Mais c’est bien durant les phases de recherche avec Knuckles et Rouge que l’absence de vue subjective se fait
le plus sentir. On arrive certes à déplacer manuellement la caméra à l’aide des gâchettes,
mais une vue subjective aurait été bien pratique pour mieux explorer les niveaux donc mieux repérer les
morceaux d’émeraude. Malgré ce défaut, on s’en sort sans trop de mal, mais c’est un
petit peu frustrant.
Abordons maintenant la question de la durée de vie.
Il faut bien savoir que le mode histoire se termine bien plus rapidement que les six aventures de Sonic
Adventure. Mais Sonic Adventure 2 est-il pour autant un jeu court ? Erreur fatale ! En réalité,
le mode histoire n’occupe qu’une infime partie du jeu. Contre toute attente, ce n’est qu’un
bonus comparé à la durée de vie colossale du reste. Le but : débloquer la version
3D de Green Hill, le tout premier niveau de la série. Ce n’est qu’un prétexte pour obtenir les cent
quatre-vingt emblèmes du jeu. C’est dans ce but que le gameplay nous révèle toute sa force !

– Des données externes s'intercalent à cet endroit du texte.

### src/rtl/errlog_pkg.sv
package errlog_pkg;

    localparam int STAT_W   = 32;
    localparam int SRC_N    = 5;
    localparam int ECC_W    = 8;
    localparam int ID_W     = 6;
    localparam int CHUNK_W  = 3;
    localparam int TX_W     = 16;
    localparam int COLL_BIT = 31;
    localparam int DED_BIT  = 0;

    localparam logic [7:0] ADDR_FIRST = 8'h00;
    localparam logic [7:0] ADDR_NEXT  = 8'h04;
    localparam logic [7:0] ADDR_ECC   = 8'h08;
    localparam logic [7:0] ADDR_TX    = 8'h0C;

    // status bit position for each source index
    function automatic int src_pos(input int idx);
        case (idx)
            0:       return DED_BIT;
            1:       return 27;
            2:       return 28;
            3:       return 29;
            default: return 30;
        endcase
    endfunction

    typedef struct packed {
        logic [STAT_W-1:0] first;
        logic [STAT_W-1:0] next;
    } status_t;

    typedef struct packed {
        logic [ECC_W-1:0] ecc;
        logic [TX_W-1:0]  tx;
    } capture_t;

endpackage
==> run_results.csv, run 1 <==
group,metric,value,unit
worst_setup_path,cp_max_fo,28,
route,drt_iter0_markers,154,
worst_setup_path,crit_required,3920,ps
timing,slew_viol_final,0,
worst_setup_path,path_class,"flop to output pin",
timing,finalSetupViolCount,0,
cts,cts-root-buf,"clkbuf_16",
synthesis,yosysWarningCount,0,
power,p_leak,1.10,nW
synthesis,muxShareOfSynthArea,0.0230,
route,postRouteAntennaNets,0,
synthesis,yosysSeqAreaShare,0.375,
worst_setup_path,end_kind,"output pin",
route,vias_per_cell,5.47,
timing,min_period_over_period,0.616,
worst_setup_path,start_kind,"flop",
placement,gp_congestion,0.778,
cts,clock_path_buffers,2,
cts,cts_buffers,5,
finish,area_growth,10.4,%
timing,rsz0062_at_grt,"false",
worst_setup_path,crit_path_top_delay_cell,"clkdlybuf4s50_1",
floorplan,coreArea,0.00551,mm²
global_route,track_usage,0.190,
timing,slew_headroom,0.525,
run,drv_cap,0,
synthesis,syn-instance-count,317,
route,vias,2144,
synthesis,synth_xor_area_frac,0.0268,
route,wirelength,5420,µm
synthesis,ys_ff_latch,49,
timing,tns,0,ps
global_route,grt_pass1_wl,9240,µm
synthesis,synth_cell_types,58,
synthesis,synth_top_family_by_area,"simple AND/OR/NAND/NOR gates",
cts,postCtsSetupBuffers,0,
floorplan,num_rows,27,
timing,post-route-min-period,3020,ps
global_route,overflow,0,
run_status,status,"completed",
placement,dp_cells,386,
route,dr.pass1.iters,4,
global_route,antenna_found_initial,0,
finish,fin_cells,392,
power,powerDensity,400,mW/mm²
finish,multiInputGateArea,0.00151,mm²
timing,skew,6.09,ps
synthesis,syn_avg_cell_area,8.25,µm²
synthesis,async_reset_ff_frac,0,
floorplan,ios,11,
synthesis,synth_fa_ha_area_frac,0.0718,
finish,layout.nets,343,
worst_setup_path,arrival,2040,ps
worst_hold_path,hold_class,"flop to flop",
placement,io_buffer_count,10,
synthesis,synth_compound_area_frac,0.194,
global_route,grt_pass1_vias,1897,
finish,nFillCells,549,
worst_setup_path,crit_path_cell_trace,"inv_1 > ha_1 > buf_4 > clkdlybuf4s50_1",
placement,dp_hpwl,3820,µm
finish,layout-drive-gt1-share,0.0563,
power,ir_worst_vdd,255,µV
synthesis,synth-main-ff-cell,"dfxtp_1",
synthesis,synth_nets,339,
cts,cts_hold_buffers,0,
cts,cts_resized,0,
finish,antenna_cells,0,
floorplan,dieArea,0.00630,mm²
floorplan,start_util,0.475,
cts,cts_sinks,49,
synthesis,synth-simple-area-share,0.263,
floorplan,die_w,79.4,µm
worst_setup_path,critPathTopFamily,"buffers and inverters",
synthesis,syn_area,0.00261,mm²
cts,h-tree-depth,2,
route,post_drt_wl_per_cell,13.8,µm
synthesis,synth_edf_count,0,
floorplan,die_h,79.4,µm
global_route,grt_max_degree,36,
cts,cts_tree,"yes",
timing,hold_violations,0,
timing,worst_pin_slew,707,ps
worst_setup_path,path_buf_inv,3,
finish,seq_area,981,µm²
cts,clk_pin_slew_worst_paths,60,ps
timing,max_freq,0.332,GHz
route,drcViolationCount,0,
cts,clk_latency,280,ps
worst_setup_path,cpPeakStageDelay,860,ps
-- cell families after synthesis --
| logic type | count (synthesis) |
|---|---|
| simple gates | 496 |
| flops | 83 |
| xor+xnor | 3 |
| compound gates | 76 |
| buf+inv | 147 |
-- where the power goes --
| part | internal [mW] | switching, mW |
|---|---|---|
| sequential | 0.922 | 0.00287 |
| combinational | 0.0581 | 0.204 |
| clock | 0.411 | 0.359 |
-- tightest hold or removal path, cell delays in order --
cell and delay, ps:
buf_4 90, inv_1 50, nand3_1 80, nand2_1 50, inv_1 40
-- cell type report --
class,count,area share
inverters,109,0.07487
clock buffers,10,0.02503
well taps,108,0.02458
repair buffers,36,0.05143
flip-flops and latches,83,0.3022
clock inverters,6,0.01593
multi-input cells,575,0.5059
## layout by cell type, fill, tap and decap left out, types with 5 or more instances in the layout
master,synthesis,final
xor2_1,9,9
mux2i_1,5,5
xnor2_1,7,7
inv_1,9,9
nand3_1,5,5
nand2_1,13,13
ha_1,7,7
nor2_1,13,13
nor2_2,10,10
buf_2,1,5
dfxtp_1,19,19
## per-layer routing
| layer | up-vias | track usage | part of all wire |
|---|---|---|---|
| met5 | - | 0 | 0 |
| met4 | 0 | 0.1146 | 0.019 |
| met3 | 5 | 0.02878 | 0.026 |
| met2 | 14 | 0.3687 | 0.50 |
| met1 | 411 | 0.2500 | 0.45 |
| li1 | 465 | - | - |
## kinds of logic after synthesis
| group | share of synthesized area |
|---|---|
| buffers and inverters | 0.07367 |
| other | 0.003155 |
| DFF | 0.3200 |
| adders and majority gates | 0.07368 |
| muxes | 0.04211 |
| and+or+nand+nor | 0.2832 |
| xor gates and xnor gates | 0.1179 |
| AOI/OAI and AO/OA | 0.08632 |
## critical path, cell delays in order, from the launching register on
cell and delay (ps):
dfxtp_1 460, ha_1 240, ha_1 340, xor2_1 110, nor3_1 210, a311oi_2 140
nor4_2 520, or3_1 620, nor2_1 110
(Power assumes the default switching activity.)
**src/rtl/i2c_cmdq_pkg.sv**
```systemverilog
package i2c_cmdq_pkg;
   localparam int REG_AW = 8;
   localparam int REG_DW = 32;
   localparam int BYTE_W = 8;
   localparam int CMD_W  = BYTE_W + 1;

   localparam logic [REG_AW-1:0] OFS_DATA   = 8'h10;
   localparam logic [REG_AW-1:0] OFS_RX_THR = 8'h38;
   localparam logic [REG_AW-1:0] OFS_TX_THR = 8'h3C;
   localparam logic [REG_AW-1:0] OFS_ENABLE = 8'h6C;
   localparam logic [REG_AW-1:0] OFS_STATUS = 8'h70;
   localparam logic [REG_AW-1:0] OFS_TX_LVL = 8'h74;
   localparam logic [REG_AW-1:0] OFS_RX_LVL = 8'h78;

   localparam int RD_FLAG_BIT = 8;

   typedef struct packed {
      logic              is_read;
      logic [BYTE_W-1:0] data;
   } cmd_t;
endpackage

```
**src/rtl/cmdq_fifo.sv**
```systemverilog
module cmdq_fifo #(
   parameter int WIDTH = 8,
   parameter int DEPTH = 8,
   localparam int PTR_W = (DEPTH > 1) ? $clog2(DEPTH) : 1,
   localparam int CNT_W = $clog2(DEPTH + 1)
) (
   input  logic             clk,
   input  logic             rst_n,
   input  logic             flush,
   input  logic             push,
   input  logic [WIDTH-1:0] push_data,
   input  logic             pop,
   output logic [WIDTH-1:0] head,
   output logic             full,
   output logic             empty,
   output logic [CNT_W-1:0] level
);
   generate
      if (DEPTH < 2) begin : g_depth_bad
         $error("cmdq_fifo: DEPTH must be at least 2");
      end
      if (WIDTH < 1) begin : g_width_bad
         $error("cmdq_fifo: WIDTH must be positive");
      end
   endgenerate

   localparam logic [PTR_W-1:0] LAST = PTR_W'(DEPTH - 1);
   localparam logic [CNT_W-1:0] FULL_CNT = CNT_W'(DEPTH);

   logic [WIDTH-1:0] mem [DEPTH];
   logic [PTR_W-1:0] wr_ptr, rd_ptr;
   logic [CNT_W-1:0] cnt;
   logic             do_push, do_pop;

   assign full    = (cnt == FULL_CNT);
   assign empty   = (cnt == '0);
   assign level   = cnt;
   assign head    = mem[rd_ptr];
   assign do_push = push && !full && !flush;
   assign do_pop  = pop && !empty && !flush;

   always_ff @(posedge clk) begin
      if (do_push) begin
         mem[wr_ptr] <= push_data;
      end
   end

   always_ff @(posedge clk) begin
      if (!rst_n || flush) begin
         wr_ptr <= '0;
         rd_ptr <= '0;
         cnt    <= '0;
      end else begin
         if (do_push) begin
            wr_ptr <= (wr_ptr == LAST) ? '0 : wr_ptr + 1'b1;
         end
         if (do_pop) begin
            rd_ptr <= (rd_ptr == LAST) ? '0 : rd_ptr + 1'b1;
         end
         case ({do_push, do_pop})
            2'b10:   cnt <= cnt + 1'b1;
            2'b01:   cnt <= cnt - 1'b1;
            default: cnt <= cnt;
         endcase
      end
   end


   push_inc_chk: assert property (@(posedge clk) disable iff (!rst_n)
      (push && !full && !pop && !flush) |=> (level == $past(level) + 1'b1));


   full_hold_chk: assert property (@(posedge clk) disable iff (!rst_n)
      (push && full && !pop && !flush) |=> (level == $past(level)));
endmodule

```
**src/rtl/cmdq_level_flag.sv**
```systemverilog
module cmdq_level_flag #(
   parameter int  CNT_W = 4,
   parameter bit  ABOVE = 1'b0
) (
   input  logic [CNT_W-1:0] level,
   input  logic [CNT_W-1:0] thresh,
   output logic             flag
);
   generate
      if (CNT_W < 1) begin : g_cw_bad
         $error("cmdq_level_flag: CNT_W must be positive");
      end
      if (ABOVE) begin : g_above
         assign flag = (level > thresh);
      end else begin : g_at_or_below
         assign flag = (level <= thresh);
      end
   endgenerate
endmodule

```
**src/rtl/i2c_cmdq_frontend.sv**
```systemverilog
module i2c_cmdq_frontend
   import i2c_cmdq_pkg::*;
#(
   parameter int TX_DEPTH = 8,
   parameter int RX_DEPTH = 8
) (
   input  logic        clk,
   input  logic        rst_n,
   input  logic [7:0]  reg_addr,
   input  logic        reg_wr,
   input  logic        reg_rd,
   input  logic [31:0] reg_wdata,
   output logic [31:0] reg_rdata,
   output logic        cmd_valid,
   input  logic        cmd_ready,
   output logic        cmd_is_read,
   output logic [7:0]  cmd_byte,
   input  logic        rsp_valid,
   input  logic [7:0]  rsp_byte,
   input  logic        eng_busy,
   input  logic        abort_in,
   output logic        ctrl_enable,
   output logic        tx_empty,
   output logic        rx_full,
   output logic        tx_over,
   output logic        rx_under,
   output logic        rx_over,
   output logic        abort_disabled
);
   localparam int TX_CW = $clog2(TX_DEPTH + 1);
   localparam int RX_CW = $clog2(RX_DEPTH + 1);

   generate
      if (TX_CW > REG_DW || RX_CW > REG_DW) begin : g_cw_bad
         $error("i2c_cmdq_frontend: depth too large for register width");
      end
   endgenerate

   logic             en_q;
   logic [TX_CW-1:0] tx_thr_q, tx_lvl;
   logic [RX_CW-1:0] rx_thr_q, rx_lvl;
   logic             tx_full_f, tx_empty_f, rx_full_f, rx_empty_f;
   cmd_t             tx_head, tx_in;
   logic [BYTE_W-1:0] rx_head;

   logic wr_data_hit, rd_data_hit, flush_all, abort_dis_now;
   logic tx_push, tx_pop, rx_pop;
   logic unused_wdata;

   assign unused_wdata  = ^reg_wdata[REG_DW-1:CMD_W];
   assign wr_data_hit   = reg_wr && (reg_addr == OFS_DATA);
   assign rd_data_hit   = reg_rd && (reg_addr == OFS_DATA);
   assign abort_dis_now = wr_data_hit && !en_q;
   assign flush_all     = abort_in || abort_dis_now;
   assign tx_push       = wr_data_hit && en_q;
   assign tx_pop        = cmd_valid && cmd_ready;
   assign rx_pop        = rd_data_hit && !rx_empty_f;

   assign tx_in.is_read = reg_wdata[RD_FLAG_BIT];
   assign tx_in.data    = reg_wdata[BYTE_W-1:0];

   cmdq_fifo #(.WIDTH(CMD_W), .DEPTH(TX_DEPTH)) u_tx_q (
      .clk       (clk),
      .rst_n     (rst_n),
      .flush     (flush_all),
      .push      (tx_push),
      .push_data (tx_in),
      .pop       (tx_pop),
      .head      (tx_head),
      .full      (tx_full_f),
      .empty     (tx_empty_f),
      .level     (tx_lvl)
   );

   cmdq_fifo #(.WIDTH(BYTE_W), .DEPTH(RX_DEPTH)) u_rx_q (
      .clk       (clk),
      .rst_n     (rst_n),
      .flush     (flush_all),
      .push      (rsp_valid),
      .push_data (rsp_byte),
      .pop       (rx_pop),
      .head      (rx_head),
      .full      (rx_full_f),
      .empty     (rx_empty_f),
      .level     (rx_lvl)
   );

   cmdq_level_flag #(.CNT_W(TX_CW), .ABOVE(1'b0)) u_tx_flag (
      .level  (tx_lvl),
      .thresh (tx_thr_q),
      .flag   (tx_empty)
   );

   cmdq_level_flag #(.CNT_W(RX_CW), .ABOVE(1'b1)) u_rx_flag (
      .level  (rx_lvl),
      .thresh (rx_thr_q),
      .flag   (rx_full)
   );

   assign cmd_valid   = en_q && !tx_empty_f;
   assign cmd_is_read = tx_head.is_read;
   assign cmd_byte    = tx_head.data;
   assign ctrl_enable = en_q;

   // configuration registers
   always_ff @(posedge clk) begin
      if (!rst_n) begin
         en_q     <= 1'b0;
         tx_thr_q <= '0;
         rx_thr_q <= '0;
      end else if (reg_wr) begin
         case (reg_addr)
            OFS_ENABLE: en_q     <= reg_wdata[0];
            OFS_TX_THR: tx_thr_q <= reg_wdata[TX_CW-1:0];
            OFS_RX_THR: rx_thr_q <= reg_wdata[RX_CW-1:0];
            default:    ;
         endcase
      end
   end

   // read port and event pulses
   always_ff @(posedge clk) begin
      if (!rst_n) begin
         reg_rdata      <= '0;
         tx_over        <= 1'b0;
         rx_under       <= 1'b0;
         rx_over        <= 1'b0;
         abort_disabled <= 1'b0;
      end else begin
         tx_over        <= tx_push && tx_full_f;
         rx_under       <= rd_data_hit && rx_empty_f;
         rx_over        <= rsp_valid && rx_full_f;
         abort_disabled <= abort_dis_now;
         if (reg_rd) begin
            case (reg_addr)
               OFS_DATA:   reg_rdata <= rx_empty_f ? '0 : REG_DW'(rx_head);
               OFS_RX_THR: reg_rdata <= REG_DW'(rx_thr_q);
               OFS_TX_THR: reg_rdata <= REG_DW'(tx_thr_q);
               OFS_ENABLE: reg_rdata <= REG_DW'(en_q);
               OFS_STATUS: reg_rdata <= REG_DW'(eng_busy);
               OFS_TX_LVL: reg_rdata <= REG_DW'(tx_lvl);
               OFS_RX_LVL: reg_rdata <= REG_DW'(rx_lvl);
               default:    reg_rdata <= '0;
            endcase
         end
      end
   end


   abort_flush_chk: assert property (@(posedge clk) disable iff (!rst_n)
      abort_in |=> (tx_lvl == '0 && rx_lvl == '0));


   dis_flush_chk: assert property (@(posedge clk) disable iff (!rst_n)
      abort_disabled |-> (tx_lvl == '0 && rx_lvl == '0));


   tx_over_cause_chk: assert property (@(posedge clk) disable iff (!rst_n)
      tx_over |-> $past(wr_data_hit && tx_full_f));


   rx_under_zero_chk: assert property (@(posedge clk) disable iff (!rst_n)
      rx_under |-> (reg_rdata == '0));


   rx_over_cause_chk: assert property (@(posedge clk) disable iff (!rst_n)
      rx_over |-> $past(rsp_valid && rx_full_f));


   valid_needs_en_chk: assert property (@(posedge clk) disable iff (!rst_n)
      (!ctrl_enable && !tx_push) |=> (tx_lvl <= $past(tx_lvl)));
endmodule

```
==> src/rtl/spi_autocs_pkg.sv <==
package spi_autocs_pkg;

  // Per-tick strobes from the sequencer to the shift datapath
  typedef struct packed {
    logic load;    // take txData into the transmit shifter
    logic drive;   // put the next bit on mosi
    logic sample;  // capture miso
    logic push;    // present the assembled word to the receive side
  } dpStrobe_t;

  typedef enum logic [2:0] {
    ST_IDLE,
    ST_FRONT,
    ST_WAITRDY,
    ST_BIT,
    ST_BACK,
    ST_GUARD
  } seqState_t;

endpackage

==> src/rtl/spi_autocs_dp.sv <==
module spi_autocs_dp
  import spi_autocs_pkg::*;
#(
  parameter int MAX_BITS = 32,
  localparam int LEN_W = $clog2(MAX_BITS + 1)
) (
  input  logic                clk,
  input  logic                rst_n,
  input  logic                tick,
  input  dpStrobe_t           stb,
  input  logic [LEN_W-1:0]    effLen,
  input  logic                effMsb,
  input  logic [MAX_BITS-1:0] txData,
  input  logic                miso,
  input  logic                rxReady,
  output logic                mosi,
  output logic                rxValid,
  output logic [MAX_BITS-1:0] rxData
);

  logic [MAX_BITS-1:0] txShift, rxShift, srcWord, assembled;
  logic [LEN_W-1:0]    shAmt;
  logic                outBit;

  assign shAmt     = LEN_W'(MAX_BITS) - effLen;
  assign srcWord   = stb.load ? (effMsb ? (txData << shAmt) : txData) : txShift;
  assign outBit    = effMsb ? srcWord[MAX_BITS-1] : srcWord[0];
  assign assembled = effMsb ? (rxShift & ({MAX_BITS{1'b1}} >> shAmt))
                            : (rxShift >> shAmt);

  always_ff @(posedge clk) begin
    if (!rst_n) begin
      txShift <= '0;
      rxShift <= '0;
      mosi    <= 1'b0;
      rxValid <= 1'b0;
      rxData  <= '0;
    end else begin
      if (stb.drive) begin
        mosi    <= outBit;
        txShift <= effMsb ? (srcWord << 1) : (srcWord >> 1);
      end else if (stb.load) begin
        txShift <= srcWord;
      end
      if (stb.sample)
        rxShift <= effMsb ? {rxShift[MAX_BITS-2:0], miso} : {miso, rxShift[MAX_BITS-1:1]};
      if (stb.push) begin
        rxValid <= 1'b1;
        rxData  <= assembled;
      end else if (rxValid && rxReady) begin
        rxValid <= 1'b0;
      end
    end
  end

  // a pending word is neither dropped nor replaced before it is taken
  p_rx_hold_r11: assert property (@(posedge clk) disable iff (!rst_n)
    (rxValid && !rxReady) |=> (rxValid && $stable(rxData)));

  // the data line only moves on enabled cycles
  p_mosi_quiet_r13: assert property (@(posedge clk) disable iff (!rst_n)
    !tick |=> $stable(mosi));

endmodule

==> src/rtl/spi_autocs_ctrl.sv <==
module spi_autocs_ctrl
  import spi_autocs_pkg::*;
#(
  parameter int MAX_BITS    = 32,
  parameter int PORCH_TICKS = 2,
  parameter int GUARD_TICKS = 2,
  localparam int LEN_W   = $clog2(MAX_BITS + 1),
  localparam int CNT_MAX = (PORCH_TICKS > GUARD_TICKS) ? PORCH_TICKS : GUARD_TICKS,
  localparam int CNT_W   = $clog2(CNT_MAX + 1),
  localparam int HI_W    = $clog2(GUARD_TICKS + 1)
) (
  input  logic             clk,
  input  logic             rst_n,
  input  logic             tick,
  input  logic [LEN_W-1:0] cfgWordLen,
  input  logic             cfgMsbFirst,
  input  logic             cfgCpha,
  input  logic             cfgCpol,
  input  logic             txValid,
  input  logic             devReady,
  input  logic             rxValid,
  input  logic             rxReady,
  output logic             txReady,
  output dpStrobe_t        stb,
  output logic [LEN_W-1:0] effLen,
  output logic             effMsb,
  output logic             csN,
  output logic             sck
);

  seqState_t        state, nState;
  logic [1:0]       phase, nPhase;
  logic [LEN_W-1:0] bitsLeft, nBits, heldLen;
  logic [CNT_W-1:0] cnt, nCnt;
  logic             heldMsb, heldCpha, heldCpol, effCpha, effCpol;
  logic             sckInt, lastBit, rxBlocked;
  logic [HI_W-1:0]  csHighTicks;

  // Configuration follows the inputs while idle and is frozen otherwise
  assign effLen  = (state == ST_IDLE) ? cfgWordLen  : heldLen;
  assign effMsb  = (state == ST_IDLE) ? cfgMsbFirst : heldMsb;
  assign effCpha = (state == ST_IDLE) ? cfgCpha     : heldCpha;
  assign effCpol = (state == ST_IDLE) ? cfgCpol     : heldCpol;

  assign lastBit   = (state == ST_BIT) && (phase == 2'd3) && (bitsLeft == '0);
  assign rxBlocked = rxValid && !rxReady;
  assign txReady   = tick && txValid && ((state == ST_IDLE) || (lastBit && !rxBlocked));
  assign sck       = sckInt ^ heldCpol;

  always_comb begin
    nState = state;
    nPhase = phase;
    nBits  = bitsLeft;
    nCnt   = cnt;
    stb    = '0;
    if (tick) begin
      unique case (state)
        ST_IDLE: if (txValid) begin
          stb.load = 1'b1;
          nBits    = effLen - LEN_W'(1);
          nCnt     = '0;
          if (effCpha) nState = ST_FRONT;
          else begin nState = ST_BIT; nPhase = 2'd0; stb.drive = 1'b1; end
        end
        ST_FRONT: begin
          if (cnt == CNT_W'(PORCH_TICKS - 1)) nState = ST_WAITRDY;
          else nCnt = cnt + CNT_W'(1);
        end
        ST_WAITRDY: if (devReady) begin
          nState = ST_BIT; nPhase = 2'd0; stb.drive = 1'b1;
        end
        ST_BIT: begin
          nPhase     = phase + 2'd1;
          stb.sample = (phase == 2'd1);
          if (phase == 2'd3) begin
            if (bitsLeft != '0) begin
              nBits     = bitsLeft - LEN_W'(1);
              stb.drive = 1'b1;
            end else if (rxBlocked) begin
              nPhase = phase;                       // hold in the last tick
            end else begin
              stb.push = 1'b1;
              if (txValid) begin                    // same-tick empty check
                stb.load = 1'b1;
                nBits    = effLen - LEN_W'(1);
                if (effCpha) nState = ST_WAITRDY;
                else stb.drive = 1'b1;
              end else begin
                nCnt   = '0;
                nState = effCpha ? ST_GUARD : ST_BACK;
              end
            end
          end
        end
        ST_BACK: begin
          if (cnt == CNT_W'(PORCH_TICKS - 1)) begin nState = ST_GUARD; nCnt = '0; end
          else nCnt = cnt + CNT_W'(1);
        end
        ST_GUARD: begin
          if (cnt == CNT_W'(GUARD_TICKS - 1)) nState = ST_IDLE;
          else nCnt = cnt + CNT_W'(1);
        end
        default: nState = ST_IDLE;
      endcase
    end
  end

  always_ff @(posedge clk) begin
    if (!rst_n) begin
      state    <= ST_IDLE;
      phase    <= '0;
      bitsLeft <= '0;
      cnt      <= '0;
      heldLen  <= LEN_W'(MAX_BITS);
      heldMsb  <= 1'b1;
      heldCpha <= 1'b0;
      heldCpol <= 1'b0;
      csN      <= 1'b1;
      sckInt   <= 1'b0;
    end else begin
      state    <= nState;
      phase    <= nPhase;
      bitsLeft <= nBits;
      cnt      <= nCnt;
      heldLen  <= effLen;
      heldMsb  <= effMsb;
      heldCpha <= effCpha;
      heldCpol <= effCpol;
      csN      <= (nState == ST_IDLE) || (nState == ST_GUARD);
      sckInt   <= (nState == ST_BIT) && (effCpha ? (nPhase < 2'd2) : (nPhase >= 2'd2));
    end
  end

  // Ticks seen with chip select high, saturating at the guard length
  always_ff @(posedge clk) begin
    if (!rst_n) csHighTicks <= HI_W'(GUARD_TICKS);
    else if (!csN) csHighTicks <= '0;
    else if (tick && (csHighTicks < HI_W'(GUARD_TICKS))) csHighTicks <= csHighTicks + HI_W'(1);
  end

  p_cs_guard_r3: assert property (@(posedge clk) disable iff (!rst_n)
    $fell(csN) |-> (csHighTicks >= HI_W'(GUARD_TICKS)));

  p_take_selects_r2: assert property (@(posedge clk) disable iff (!rst_n)
    txReady |=> !csN);

  p_sck_rest_deselected_r6: assert property (@(posedge clk) disable iff (!rst_n)
    csN |-> !sckInt);

  p_pins_quiet_r13: assert property (@(posedge clk) disable iff (!rst_n)
    !tick |=> ($stable(csN) && $stable(sckInt)));

endmodule
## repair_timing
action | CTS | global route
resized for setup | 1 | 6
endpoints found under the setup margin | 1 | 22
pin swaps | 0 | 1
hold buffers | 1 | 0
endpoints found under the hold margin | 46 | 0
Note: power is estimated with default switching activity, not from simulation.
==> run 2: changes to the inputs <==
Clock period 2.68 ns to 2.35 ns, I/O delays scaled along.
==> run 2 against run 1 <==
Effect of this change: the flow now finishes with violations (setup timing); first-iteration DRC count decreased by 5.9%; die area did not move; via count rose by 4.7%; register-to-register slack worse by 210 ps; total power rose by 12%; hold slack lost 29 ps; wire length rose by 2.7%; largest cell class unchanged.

Voici toutes les façons possibles d’obtenir un
emblème :
- Chaque niveau comporte cinq missions. Dans le mode histoire,
on ne peut remplir que la première mission, à savoir aller au bout du parcours, ou bien trouver les trois émeraudes/clés
(pour Knuckles et Rouge). Les quatre autres missions consistent respectivement à ramasser cent anneaux, trouver le
chao perdu (à noter qu’il faut d’abord trouver la Mystic Melody cachée dans un des niveaux de chaque
personnage), terminer le niveau avant la fin d’un compte à rebours, et réussir le mode difficile. Chaque
mission réussie rapporte un emblème, et nous sommes obligés de les faire dans l’ordre
pour accéder à la suivante.
- On gagne trois emblèmes en terminant les deux histoires
et en bouclant la dernière réunissant tout le monde.
- Il faut remporter les trois courses de kart du mode extra
pour gagner trois emblèmes.
- Toujours dans le mode extra, on gagne trois emblèmes
en réaffrontant sans interruption et successivement tous les boss de la Hero Team, de la Dark Team et ensuite tous
les boss du jeu réunis (y compris ceux de la dernière histoire).
- On obtient un emblème quand un personnage obtient
un A à toutes ses missions, et un autre si on obtient tous les A du dernier niveau multi-personnage : sept en tout.
- Remporter chacune des cinq courses de chao : cinq emblèmes
à la clé.
- Gagner chacun des quatre combats de karaté chao :
quatre emblèmes.
Nous avons donc au total : (31x5) + 3 + 3 + 3 + 7 + 5 + 4
= 180 emblèmes. Le compte est bon !
Pour avoir tous les emblèmes, nous sommes donc obligés
d’obtenir tous les A, et c’est là que la richesse des niveaux se révèle. Après les
avoir traversés « point à la ligne », on se met à déguster l’excellence du level-design.